**Raw data**
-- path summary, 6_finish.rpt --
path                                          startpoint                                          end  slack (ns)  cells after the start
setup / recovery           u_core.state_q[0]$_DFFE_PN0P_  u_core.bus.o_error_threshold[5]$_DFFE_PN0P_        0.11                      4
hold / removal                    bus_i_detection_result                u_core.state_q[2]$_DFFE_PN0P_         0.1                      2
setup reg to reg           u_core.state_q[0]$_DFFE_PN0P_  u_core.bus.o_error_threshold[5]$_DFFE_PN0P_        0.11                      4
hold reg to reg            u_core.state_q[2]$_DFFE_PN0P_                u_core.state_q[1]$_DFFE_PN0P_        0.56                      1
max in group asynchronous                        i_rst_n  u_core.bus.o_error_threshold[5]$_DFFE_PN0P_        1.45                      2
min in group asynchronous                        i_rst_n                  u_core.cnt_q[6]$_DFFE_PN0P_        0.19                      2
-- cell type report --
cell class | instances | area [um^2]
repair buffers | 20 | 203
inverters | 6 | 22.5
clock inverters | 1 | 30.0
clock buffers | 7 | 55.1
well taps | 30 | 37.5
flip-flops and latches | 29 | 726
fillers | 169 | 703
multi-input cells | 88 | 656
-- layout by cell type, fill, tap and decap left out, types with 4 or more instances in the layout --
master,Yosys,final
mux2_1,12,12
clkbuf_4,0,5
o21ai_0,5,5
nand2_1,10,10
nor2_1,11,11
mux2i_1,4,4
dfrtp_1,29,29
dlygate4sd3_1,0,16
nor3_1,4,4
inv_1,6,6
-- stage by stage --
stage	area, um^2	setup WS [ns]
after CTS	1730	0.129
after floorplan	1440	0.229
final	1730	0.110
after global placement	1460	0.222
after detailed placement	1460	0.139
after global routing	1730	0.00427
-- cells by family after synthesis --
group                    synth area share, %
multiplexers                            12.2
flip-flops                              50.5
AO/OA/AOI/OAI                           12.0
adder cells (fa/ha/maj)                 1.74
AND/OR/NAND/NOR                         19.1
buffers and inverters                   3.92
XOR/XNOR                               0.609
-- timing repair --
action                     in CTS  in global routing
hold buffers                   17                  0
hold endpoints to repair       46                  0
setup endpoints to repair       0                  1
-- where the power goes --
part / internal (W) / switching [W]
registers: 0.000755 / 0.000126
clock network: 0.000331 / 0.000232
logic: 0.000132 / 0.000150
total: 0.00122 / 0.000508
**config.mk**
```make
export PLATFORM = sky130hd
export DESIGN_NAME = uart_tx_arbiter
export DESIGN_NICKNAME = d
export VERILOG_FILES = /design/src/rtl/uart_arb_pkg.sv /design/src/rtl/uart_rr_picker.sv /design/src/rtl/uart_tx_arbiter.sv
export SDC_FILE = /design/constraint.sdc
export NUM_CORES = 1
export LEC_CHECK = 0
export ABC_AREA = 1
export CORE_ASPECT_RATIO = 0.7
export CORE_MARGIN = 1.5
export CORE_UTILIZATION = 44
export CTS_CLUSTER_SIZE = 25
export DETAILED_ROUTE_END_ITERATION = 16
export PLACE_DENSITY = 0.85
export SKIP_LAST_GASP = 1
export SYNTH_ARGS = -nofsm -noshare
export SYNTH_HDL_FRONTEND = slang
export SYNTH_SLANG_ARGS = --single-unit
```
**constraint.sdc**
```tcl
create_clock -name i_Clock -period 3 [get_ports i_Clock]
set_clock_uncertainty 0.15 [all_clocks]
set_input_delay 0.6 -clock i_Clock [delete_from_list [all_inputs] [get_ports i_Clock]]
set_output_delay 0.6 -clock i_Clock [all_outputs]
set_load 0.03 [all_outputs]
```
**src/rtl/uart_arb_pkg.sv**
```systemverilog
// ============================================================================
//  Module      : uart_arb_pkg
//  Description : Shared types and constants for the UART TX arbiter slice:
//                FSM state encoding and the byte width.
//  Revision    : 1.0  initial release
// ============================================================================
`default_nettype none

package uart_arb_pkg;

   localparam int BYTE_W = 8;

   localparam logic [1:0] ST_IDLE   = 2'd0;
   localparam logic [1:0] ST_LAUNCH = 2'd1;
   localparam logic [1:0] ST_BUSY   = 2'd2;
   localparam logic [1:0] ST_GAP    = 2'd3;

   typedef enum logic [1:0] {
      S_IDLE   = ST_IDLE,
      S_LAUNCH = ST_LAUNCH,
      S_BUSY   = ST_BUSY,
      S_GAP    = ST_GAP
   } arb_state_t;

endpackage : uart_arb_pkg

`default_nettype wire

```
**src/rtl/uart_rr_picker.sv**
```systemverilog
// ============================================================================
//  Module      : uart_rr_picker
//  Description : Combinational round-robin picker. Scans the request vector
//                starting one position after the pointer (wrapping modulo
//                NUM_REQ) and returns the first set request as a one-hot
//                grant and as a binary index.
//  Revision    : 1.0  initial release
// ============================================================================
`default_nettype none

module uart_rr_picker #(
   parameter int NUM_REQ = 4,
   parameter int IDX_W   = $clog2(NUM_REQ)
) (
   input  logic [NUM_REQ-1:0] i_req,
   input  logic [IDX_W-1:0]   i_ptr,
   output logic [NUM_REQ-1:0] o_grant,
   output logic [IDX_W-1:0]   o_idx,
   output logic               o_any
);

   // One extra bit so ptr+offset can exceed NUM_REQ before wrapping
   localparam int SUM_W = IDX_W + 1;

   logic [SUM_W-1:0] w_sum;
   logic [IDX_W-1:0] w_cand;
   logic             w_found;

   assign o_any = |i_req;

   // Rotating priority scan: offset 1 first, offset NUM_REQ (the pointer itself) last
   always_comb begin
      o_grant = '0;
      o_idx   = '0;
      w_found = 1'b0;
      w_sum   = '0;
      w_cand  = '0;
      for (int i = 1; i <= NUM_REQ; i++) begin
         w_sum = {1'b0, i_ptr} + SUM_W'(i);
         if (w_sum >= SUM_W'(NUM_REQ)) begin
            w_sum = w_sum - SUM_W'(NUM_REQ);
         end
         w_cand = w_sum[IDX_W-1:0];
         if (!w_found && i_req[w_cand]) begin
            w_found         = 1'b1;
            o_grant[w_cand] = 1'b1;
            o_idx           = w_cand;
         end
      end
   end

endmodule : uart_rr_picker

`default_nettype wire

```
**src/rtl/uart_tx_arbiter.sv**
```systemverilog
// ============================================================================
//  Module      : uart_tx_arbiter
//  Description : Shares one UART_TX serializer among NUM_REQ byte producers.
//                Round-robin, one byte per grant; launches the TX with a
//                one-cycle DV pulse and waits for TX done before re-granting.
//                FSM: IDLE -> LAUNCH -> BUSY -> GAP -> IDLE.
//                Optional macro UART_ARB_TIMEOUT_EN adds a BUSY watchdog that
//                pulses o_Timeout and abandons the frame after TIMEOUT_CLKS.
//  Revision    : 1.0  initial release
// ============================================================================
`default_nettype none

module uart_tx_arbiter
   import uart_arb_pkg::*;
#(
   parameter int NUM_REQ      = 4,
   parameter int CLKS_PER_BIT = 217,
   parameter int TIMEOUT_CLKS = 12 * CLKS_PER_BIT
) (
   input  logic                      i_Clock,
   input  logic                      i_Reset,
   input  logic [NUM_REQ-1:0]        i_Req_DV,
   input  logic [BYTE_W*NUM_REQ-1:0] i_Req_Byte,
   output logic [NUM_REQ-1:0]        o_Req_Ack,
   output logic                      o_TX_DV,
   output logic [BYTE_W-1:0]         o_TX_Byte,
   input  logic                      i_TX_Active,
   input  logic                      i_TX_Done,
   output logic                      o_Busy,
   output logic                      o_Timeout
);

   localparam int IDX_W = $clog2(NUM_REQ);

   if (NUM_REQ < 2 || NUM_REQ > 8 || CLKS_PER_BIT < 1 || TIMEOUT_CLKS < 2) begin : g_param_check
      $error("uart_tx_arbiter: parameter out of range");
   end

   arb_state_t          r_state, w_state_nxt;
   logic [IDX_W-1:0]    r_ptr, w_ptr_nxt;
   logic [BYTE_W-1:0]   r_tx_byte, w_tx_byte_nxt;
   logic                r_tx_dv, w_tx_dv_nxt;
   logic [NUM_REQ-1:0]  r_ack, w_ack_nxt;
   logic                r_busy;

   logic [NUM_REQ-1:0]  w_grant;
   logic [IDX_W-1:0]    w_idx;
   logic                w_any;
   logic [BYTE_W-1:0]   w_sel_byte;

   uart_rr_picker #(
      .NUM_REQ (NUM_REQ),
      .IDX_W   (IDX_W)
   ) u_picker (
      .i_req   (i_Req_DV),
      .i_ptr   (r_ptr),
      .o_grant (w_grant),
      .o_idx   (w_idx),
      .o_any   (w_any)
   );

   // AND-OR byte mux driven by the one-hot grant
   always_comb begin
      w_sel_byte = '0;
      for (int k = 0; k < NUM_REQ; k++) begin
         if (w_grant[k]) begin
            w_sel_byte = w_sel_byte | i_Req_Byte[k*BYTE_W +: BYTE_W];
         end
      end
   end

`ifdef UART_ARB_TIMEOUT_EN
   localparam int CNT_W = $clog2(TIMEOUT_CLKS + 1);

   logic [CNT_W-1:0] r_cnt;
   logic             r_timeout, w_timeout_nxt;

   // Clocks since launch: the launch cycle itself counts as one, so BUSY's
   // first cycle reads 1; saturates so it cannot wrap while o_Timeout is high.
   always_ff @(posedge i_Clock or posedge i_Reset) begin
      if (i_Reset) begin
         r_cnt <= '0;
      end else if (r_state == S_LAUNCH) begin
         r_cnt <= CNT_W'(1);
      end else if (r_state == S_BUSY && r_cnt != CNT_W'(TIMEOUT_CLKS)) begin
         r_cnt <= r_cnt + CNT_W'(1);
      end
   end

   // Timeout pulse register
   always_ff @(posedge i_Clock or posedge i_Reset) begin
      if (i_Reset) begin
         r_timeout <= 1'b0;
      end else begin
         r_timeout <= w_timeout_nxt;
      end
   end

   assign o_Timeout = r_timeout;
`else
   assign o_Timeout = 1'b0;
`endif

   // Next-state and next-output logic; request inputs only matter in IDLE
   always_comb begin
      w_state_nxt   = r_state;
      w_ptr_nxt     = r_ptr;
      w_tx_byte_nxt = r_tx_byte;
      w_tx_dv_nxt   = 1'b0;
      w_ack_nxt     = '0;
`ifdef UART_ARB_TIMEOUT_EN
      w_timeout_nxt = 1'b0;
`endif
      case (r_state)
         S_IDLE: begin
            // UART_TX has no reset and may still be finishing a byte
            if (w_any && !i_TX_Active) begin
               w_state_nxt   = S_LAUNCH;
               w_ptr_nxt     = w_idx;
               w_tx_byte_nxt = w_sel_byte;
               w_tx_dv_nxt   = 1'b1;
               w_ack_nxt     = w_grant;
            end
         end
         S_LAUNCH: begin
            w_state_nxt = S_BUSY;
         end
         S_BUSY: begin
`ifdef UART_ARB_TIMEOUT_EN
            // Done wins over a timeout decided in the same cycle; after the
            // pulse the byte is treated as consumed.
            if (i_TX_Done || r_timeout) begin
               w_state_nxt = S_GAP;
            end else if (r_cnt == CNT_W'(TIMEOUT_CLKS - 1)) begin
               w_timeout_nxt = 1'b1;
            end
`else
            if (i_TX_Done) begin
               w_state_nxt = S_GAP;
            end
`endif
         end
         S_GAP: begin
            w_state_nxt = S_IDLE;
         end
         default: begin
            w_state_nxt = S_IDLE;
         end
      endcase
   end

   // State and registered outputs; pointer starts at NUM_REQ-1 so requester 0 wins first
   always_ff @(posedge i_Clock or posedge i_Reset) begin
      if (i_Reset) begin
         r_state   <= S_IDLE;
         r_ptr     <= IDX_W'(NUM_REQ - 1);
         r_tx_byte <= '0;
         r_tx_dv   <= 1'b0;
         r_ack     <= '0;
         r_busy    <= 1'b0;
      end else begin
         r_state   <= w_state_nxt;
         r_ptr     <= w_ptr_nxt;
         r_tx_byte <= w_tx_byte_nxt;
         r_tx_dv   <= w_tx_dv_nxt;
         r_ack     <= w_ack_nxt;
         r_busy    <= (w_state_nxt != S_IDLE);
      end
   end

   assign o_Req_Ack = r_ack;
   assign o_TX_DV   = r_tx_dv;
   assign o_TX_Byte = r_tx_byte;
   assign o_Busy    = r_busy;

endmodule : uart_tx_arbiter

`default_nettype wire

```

**Your objective**
Above are records; repeat only the lines starting at the line with "buffers and inverters" and ending at the line with "logic: 0.000132 / 0.000150", exactly as they appear, both included.

**Result of this task**
buffers and inverters                   3.92
XOR/XNOR                               0.609
-- timing repair --
action                     in CTS  in global routing
hold buffers                   17                  0
hold endpoints to repair       46                  0
setup endpoints to repair       0                  1
-- where the power goes --
part / internal (W) / switching [W]
registers: 0.000755 / 0.000126
clock network: 0.000331 / 0.000232
logic: 0.000132 / 0.000150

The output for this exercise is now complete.